Light-touch regulation and rising demand for quick credit as banks retreated meant the market was one of the few corners of financial services still flourishing.

But after years of strong growth, an industry that has been heavily criticised by politicians and consumer groups is under threat.

New rules introduced by the Financial Conduct Authority, which began regulating consumer credit in April, have made it impossible for the vast majority of payday lenders to survive. The largest operators – such as Wonga, which has about a third of the market – are having to rethink their business models.

Such lenders have become notorious for offering short-term loans but for extortionate rates of interest – sometimes higher than 5,000 per cent a year. Many firms have been coined “payday lenders” as they offer cash to tide over hard-pressed borrowers until the end of the month.

Store-based payday lenders first emerged in the UK in the early 1990s, following the Cheque Act which enabled consumers without a bank account to pay in a cheque in return for cash and a fee.

By the mid-2000s, fuelled by new technology, lenders started to migrate online. Tight regulation in the US spurred credit firms to branch out into the UK; Payday Express and the Money Shop are owned by American firm Dollar Financial, while QuickQuid is owned by Cash America.

Meanwhile a squeeze on credit during the financial crisis left many consumers short of cash and with erratic wage packets that did not see them through until the end of the month.

Around 1.6m people took out £2.5bn of high-cost short-term loans last year, borrowing £260 on average, over a period of 30 days, according to the regulator.

While short-term credit providers have long been attacked by MPs and consumer groups for overcharging on loans, the regulator is now forcing them to overhaul their businesses, as it seeks to “weed out” the vicious cycle of debt in the UK.
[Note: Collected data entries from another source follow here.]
Context: an optimization exercise on an open-source flow, tuned for small area, a short achievable clock period and few clock cycles. The choices shown serve that exercise and are no tape-out recipe.
In this exercise RTL edits were held to simulation tests only and were not proved equivalent to the original.
Power is estimated from default activity; no workload was simulated.

===== flow/config.mk =====
export PLATFORM = sky130hd
export DESIGN_NAME = tcp_timestamp_option_finder
export DESIGN_NICKNAME = tcp_timestamp_option_finder
export VERILOG_FILES = /design/flow/design.v
export SDC_FILE = /design/flow/constraint.sdc
export NUM_CORES = 4
export LEC_CHECK = 0
export CAP_MARGIN = 20
export CORE_MARGIN = 2
export CORE_UTILIZATION = 40
export CTS_BUF_LIST = sky130_fd_sc_hd__clkbuf_8
export PLACE_DENSITY = 0.6
export SETUP_SLACK_MARGIN = 3.8
export SLEW_MARGIN = 20

===== flow/constraint.sdc =====
create_clock -name core_clock -period 6.0 [get_ports {clk}]
set_input_delay 1.2000 -clock core_clock [delete_from_list [all_inputs] [get_ports {clk}]]
set_output_delay 1.2000 -clock core_clock [all_outputs]
set_load 0.01 [all_outputs]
This week Wonga agreed with the FCA to introduce more thorough credit checks that will include tougher affordability criteria. The lender said it would write-off £220m of debt provided to 330,000 customers who would not have been issued loans under these new rules.

Clive Adamson, director of supervision at the FCA, said the intervention on Wonga “should put the rest of the industry on notice – they need to lend affordably and responsibly”. Citizens Advice this week said the lack of proper credit checks was a “widespread problem” within the payday loan industry.

The FCA is examining other big payday lenders such as Dollar. Dollar said its affordability process was compliant.

Russell Hamblin-Boone, chief executive of the Consumer Finance Association, the body representing short-term credit lenders, said the watchdog’s tighter affordability rules were already having an impact on the market.

He said 54 per cent fewer loans had been granted year-on-year, while the number of times loans have been rolled over – extended past their original repayment date at a cost to the borrower – has dropped by 75 per cent.

But the FCA’s move to cap the cost of loans from January is set to wipe out all but a handful of payday lenders.

The proposed cap, which will be finalised next month, will limit fees and interest on loans to 0.8 per cent a day and will ensure no one pays back more than twice the amount borrowed. A loan taken out over 30 days that is paid back on time will cost no more than £24.

While the FCA has said that only four payday lenders are expected to remain in the market after the cap is introduced, Stella Creasy, a Labour MP, said the restriction should be the “starting point to drill down further into the industry”.

“Everyone looks at the banks as if they are the Tyrannosaurus Rex you should be scared of; but the payday lenders are the Velociraptors,” she added. “They are clever and adapt. The FCA needs to be ahead of where these companies are going.”